#### Extracted information ####

===== config.mk =====
export PLATFORM = sky130hd
export DESIGN_NAME = linear_router_node_flat
export DESIGN_NICKNAME = d
export VERILOG_FILES = /design/src/rtl/linear_router_node_if.sv /design/src/rtl/linear_router_node.sv /design/src/flat_wrapper.sv
export SDC_FILE = /design/constraint.sdc
export NUM_CORES = 1
export LEC_CHECK = 0
export CAP_MARGIN = 20
export CORE_ASPECT_RATIO = 1.2
export CORE_UTILIZATION = 30
export CTS_CLUSTER_SIZE = 10
export DETAILED_ROUTE_END_ITERATION = 8
export GPL_TIMING_DRIVEN = 0
export PLACE_DENSITY = 0.56
export SLEW_MARGIN = 40
export SYNTH_ARGS = -nofsm -noshare
export SYNTH_HDL_FRONTEND = slang
export SYNTH_SLANG_ARGS = --single-unit

===== constraint.sdc =====
create_clock -name clk -period 11.5 [get_ports clk]
set_clock_uncertainty 0.05 [all_clocks]
set_input_delay 2.3 -clock clk [delete_from_list [all_inputs] [get_ports clk]]
set_output_delay 2.3 -clock clk [all_outputs]
set_load 0.02 [all_outputs]

===== src/rtl/linear_router_node_if.sv =====
// Flit link between router nodes: data plus a cs/ready handshake.
// A transfer happens on a rising edge where cs and ready are both high.
interface linear_router_node_if #(
   parameter int unsigned DATA_W = 32
);
   logic [DATA_W-1:0] data;
   logic              cs;
   logic              ready;

   modport master (output data, output cs, input ready);
   modport slave  (input data, input cs, output ready);
endinterface


===== src/rtl/linear_router_node.sv =====
// One hop of a linear router chain: three input FIFOs, destination routing and
// round-robin arbitrated, registered outputs that tolerate downstream stalls.
module linear_router_node #(
   parameter int unsigned DATA_W  = 32,
   parameter int unsigned ADDR_W  = 4,
   parameter int unsigned DEPTH   = 4,
   parameter int unsigned NODE_ID = 0
) (
   input  logic                  clk,
   input  logic                  reset,
   linear_router_node_if.slave   in_left,
   linear_router_node_if.slave   in_right,
   linear_router_node_if.slave   in_local,
   linear_router_node_if.master  out_left,
   linear_router_node_if.master  out_right,
   linear_router_node_if.master  out_local,
   output logic [2:0]            overflow_err
);
   localparam int unsigned PtrW = $clog2(DEPTH);
   localparam int unsigned CntW = PtrW + 1;
   localparam logic [ADDR_W-1:0] MyAddr = ADDR_W'(NODE_ID);

   // Port index 0 = left, 1 = right, 2 = local, for inputs and outputs alike.
   logic [DATA_W-1:0] in_data [3];
   logic [2:0]        in_cs;
   logic [2:0]        in_ready;
   logic [2:0]        out_ready;

   logic [DATA_W-1:0] mem_q      [3][DEPTH];
   logic [PtrW-1:0]   wr_ptr_q   [3];
   logic [PtrW-1:0]   rd_ptr_q   [3];
   logic [CntW-1:0]   count_q    [3];
   logic [DATA_W-1:0] out_data_q [3];
   logic [2:0]        out_cs_q;
   logic [1:0]        rr_ptr_q   [3];

   logic [DATA_W-1:0] head      [3];
   logic [ADDR_W-1:0] dest      [3];
   logic [2:0]        req       [3];
   logic [1:0]        grant_idx [3];
   logic [2:0]        grant_vld;
   logic [2:0]        push;
   logic [2:0]        pop;

   assign in_data[0] = in_left.data;
   assign in_data[1] = in_right.data;
   assign in_data[2] = in_local.data;
   assign in_cs      = {in_local.cs, in_right.cs, in_left.cs};
   assign out_ready  = {out_local.ready, out_right.ready, out_left.ready};

   assign in_left.ready  = in_ready[0];
   assign in_right.ready = in_ready[1];
   assign in_local.ready = in_ready[2];

   assign out_left.data  = out_data_q[0];
   assign out_right.data = out_data_q[1];
   assign out_local.data = out_data_q[2];
   assign out_left.cs    = out_cs_q[0];
   assign out_right.cs   = out_cs_q[1];
   assign out_local.cs   = out_cs_q[2];

   function automatic logic [1:0] rr_idx(input logic [1:0] base, input logic [1:0] k);
      logic [2:0] s;
      s = {1'b0, base} + {1'b0, k};
      return (s >= 3'd3) ? 2'(s - 3'd3) : s[1:0];
   endfunction

   always_comb begin
      for (int o = 0; o < 3; o++) req[o] = '0;
      for (int i = 0; i < 3; i++) begin
         in_ready[i] = (count_q[i] != CntW'(DEPTH));
         push[i]     = in_cs[i] & in_ready[i];
         head[i]     = mem_q[i][rd_ptr_q[i]];
         dest[i]     = head[i][DATA_W-1 -: ADDR_W];
         if (count_q[i] != '0) begin
            if (dest[i] == MyAddr)     req[2][i] = 1'b1;
            else if (dest[i] > MyAddr) req[1][i] = 1'b1;
            else                       req[0][i] = 1'b1;
         end
      end
   end

   // Each head requests one output only, so grants from different outputs never collide.
   always_comb begin
      pop = '0;
      for (int o = 0; o < 3; o++) begin
         grant_vld[o] = 1'b0;
         grant_idx[o] = '0;
         if (!out_cs_q[o] || out_ready[o]) begin
            for (int k = 0; k < 3; k++) begin
               if (!grant_vld[o] && req[o][rr_idx(rr_ptr_q[o], 2'(k))]) begin
                  grant_vld[o] = 1'b1;
                  grant_idx[o] = rr_idx(rr_ptr_q[o], 2'(k));
               end
            end
         end
         if (grant_vld[o]) pop[grant_idx[o]] = 1'b1;
      end
   end

   always_ff @(posedge clk) begin
      for (int i = 0; i < 3; i++) begin
         if (push[i]) mem_q[i][wr_ptr_q[i]] <= in_data[i];
      end
   end

   always_ff @(posedge clk or posedge reset) begin
      if (reset) begin
         for (int i = 0; i < 3; i++) begin
            wr_ptr_q[i]   <= '0;
            rd_ptr_q[i]   <= '0;
            count_q[i]    <= '0;
            out_data_q[i] <= '0;
            rr_ptr_q[i]   <= '0;
         end
         out_cs_q     <= '0;
         overflow_err <= '0;
      end else begin
         for (int i = 0; i < 3; i++) begin
            if (push[i]) wr_ptr_q[i] <= wr_ptr_q[i] + 1'b1;
            if (pop[i])  rd_ptr_q[i] <= rd_ptr_q[i] + 1'b1;
            count_q[i] <= count_q[i] + CntW'(push[i]) - CntW'(pop[i]);
            if (in_cs[i] && !in_ready[i]) overflow_err[i] <= 1'b1;
         end
         for (int o = 0; o < 3; o++) begin
            if (grant_vld[o]) begin
               out_data_q[o] <= head[grant_idx[o]];
               out_cs_q[o]   <= 1'b1;
               rr_ptr_q[o]   <= rr_idx(grant_idx[o], 2'd1);
            end else if (out_ready[o]) begin
               out_cs_q[o] <= 1'b0;
            end
         end
      end
   end
endmodule


===== src/flat_wrapper.sv =====
// flat-port wrapper written by rule: the top's interface ports become plain ports
module linear_router_node_flat 
#(
   parameter int unsigned DATA_W  = 32,
   parameter int unsigned ADDR_W  = 4,
   parameter int unsigned DEPTH   = 4,
   parameter int unsigned NODE_ID = 0
)
  (clk, reset, overflow_err, in_left_data, in_left_cs, in_left_ready, in_right_data, in_right_cs, in_right_ready, in_local_data, in_local_cs, in_local_ready, out_left_data, out_left_cs, out_left_ready, out_right_data, out_right_cs, out_right_ready, out_local_data, out_local_cs, out_local_ready);
  linear_router_node_if #(.DATA_W(DATA_W)) in_left_i ();
  linear_router_node_if #(.DATA_W(DATA_W)) in_right_i ();
  linear_router_node_if #(.DATA_W(DATA_W)) in_local_i ();
  linear_router_node_if #(.DATA_W(DATA_W)) out_left_i ();
  linear_router_node_if #(.DATA_W(DATA_W)) out_right_i ();
  linear_router_node_if #(.DATA_W(DATA_W)) out_local_i ();
  input  logic clk;
  input  logic reset;
  output logic [2:0] overflow_err;
  input wire logic [$bits(in_left_i.data)-1:0] in_left_data;
  input wire logic [$bits(in_left_i.cs)-1:0] in_left_cs;
  output wire logic [$bits(in_left_i.ready)-1:0] in_left_ready;
  input wire logic [$bits(in_right_i.data)-1:0] in_right_data;
  input wire logic [$bits(in_right_i.cs)-1:0] in_right_cs;
  output wire logic [$bits(in_right_i.ready)-1:0] in_right_ready;
  input wire logic [$bits(in_local_i.data)-1:0] in_local_data;
  input wire logic [$bits(in_local_i.cs)-1:0] in_local_cs;
  output wire logic [$bits(in_local_i.ready)-1:0] in_local_ready;
  output wire logic [$bits(out_left_i.data)-1:0] out_left_data;
  output wire logic [$bits(out_left_i.cs)-1:0] out_left_cs;
  input wire logic [$bits(out_left_i.ready)-1:0] out_left_ready;
  output wire logic [$bits(out_right_i.data)-1:0] out_right_data;
  output wire logic [$bits(out_right_i.cs)-1:0] out_right_cs;
  input wire logic [$bits(out_right_i.ready)-1:0] out_right_ready;
  output wire logic [$bits(out_local_i.data)-1:0] out_local_data;
  output wire logic [$bits(out_local_i.cs)-1:0] out_local_cs;
  input wire logic [$bits(out_local_i.ready)-1:0] out_local_ready;
  assign in_left_i.data = in_left_data;
  assign in_left_i.cs = in_left_cs;
  assign in_left_ready = in_left_i.ready;
  assign in_right_i.data = in_right_data;
  assign in_right_i.cs = in_right_cs;
  assign in_right_ready = in_right_i.ready;
  assign in_local_i.data = in_local_data;
  assign in_local_i.cs = in_local_cs;
  assign in_local_ready = in_local_i.ready;
  assign out_left_data = out_left_i.data;
  assign out_left_cs = out_left_i.cs;
  assign out_left_i.ready = out_left_ready;
  assign out_right_data = out_right_i.data;
  assign out_right_cs = out_right_i.cs;
  assign out_right_i.ready = out_right_ready;
  assign out_local_data = out_local_i.data;
  assign out_local_cs = out_local_i.cs;
  assign out_local_i.ready = out_local_ready;
  linear_router_node #(.DATA_W(DATA_W), .ADDR_W(ADDR_W), .DEPTH(DEPTH), .NODE_ID(NODE_ID)) u_core (.clk(clk), .reset(reset), .in_left(in_left_i), .in_right(in_right_i), .in_local(in_local_i), .out_left(out_left_i), .out_right(out_right_i), .out_local(out_local_i), .overflow_err(overflow_err));
endmodule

####

## Exercise details
Everything from the first line of the data through the line holding "modport master (output" should be output exactly, and no other lines.

## Solved exercise
===== config.mk =====
export PLATFORM = sky130hd
export DESIGN_NAME = linear_router_node_flat
export DESIGN_NICKNAME = d
export VERILOG_FILES = /design/src/rtl/linear_router_node_if.sv /design/src/rtl/linear_router_node.sv /design/src/flat_wrapper.sv
export SDC_FILE = /design/constraint.sdc
export NUM_CORES = 1
export LEC_CHECK = 0
export CAP_MARGIN = 20
export CORE_ASPECT_RATIO = 1.2
export CORE_UTILIZATION = 30
export CTS_CLUSTER_SIZE = 10
export DETAILED_ROUTE_END_ITERATION = 8
export GPL_TIMING_DRIVEN = 0
export PLACE_DENSITY = 0.56
export SLEW_MARGIN = 40
export SYNTH_ARGS = -nofsm -noshare
export SYNTH_HDL_FRONTEND = slang
export SYNTH_SLANG_ARGS = --single-unit

===== constraint.sdc =====
create_clock -name clk -period 11.5 [get_ports clk]
set_clock_uncertainty 0.05 [all_clocks]
set_input_delay 2.3 -clock clk [delete_from_list [all_inputs] [get_ports clk]]
set_output_delay 2.3 -clock clk [all_outputs]
set_load 0.02 [all_outputs]

===== src/rtl/linear_router_node_if.sv =====
// Flit link between router nodes: data plus a cs/ready handshake.
// A transfer happens on a rising edge where cs and ready are both high.
interface linear_router_node_if #(
   parameter int unsigned DATA_W = 32
);
   logic [DATA_W-1:0] data;
   logic              cs;
   logic              ready;

   modport master (output data, output cs, input ready);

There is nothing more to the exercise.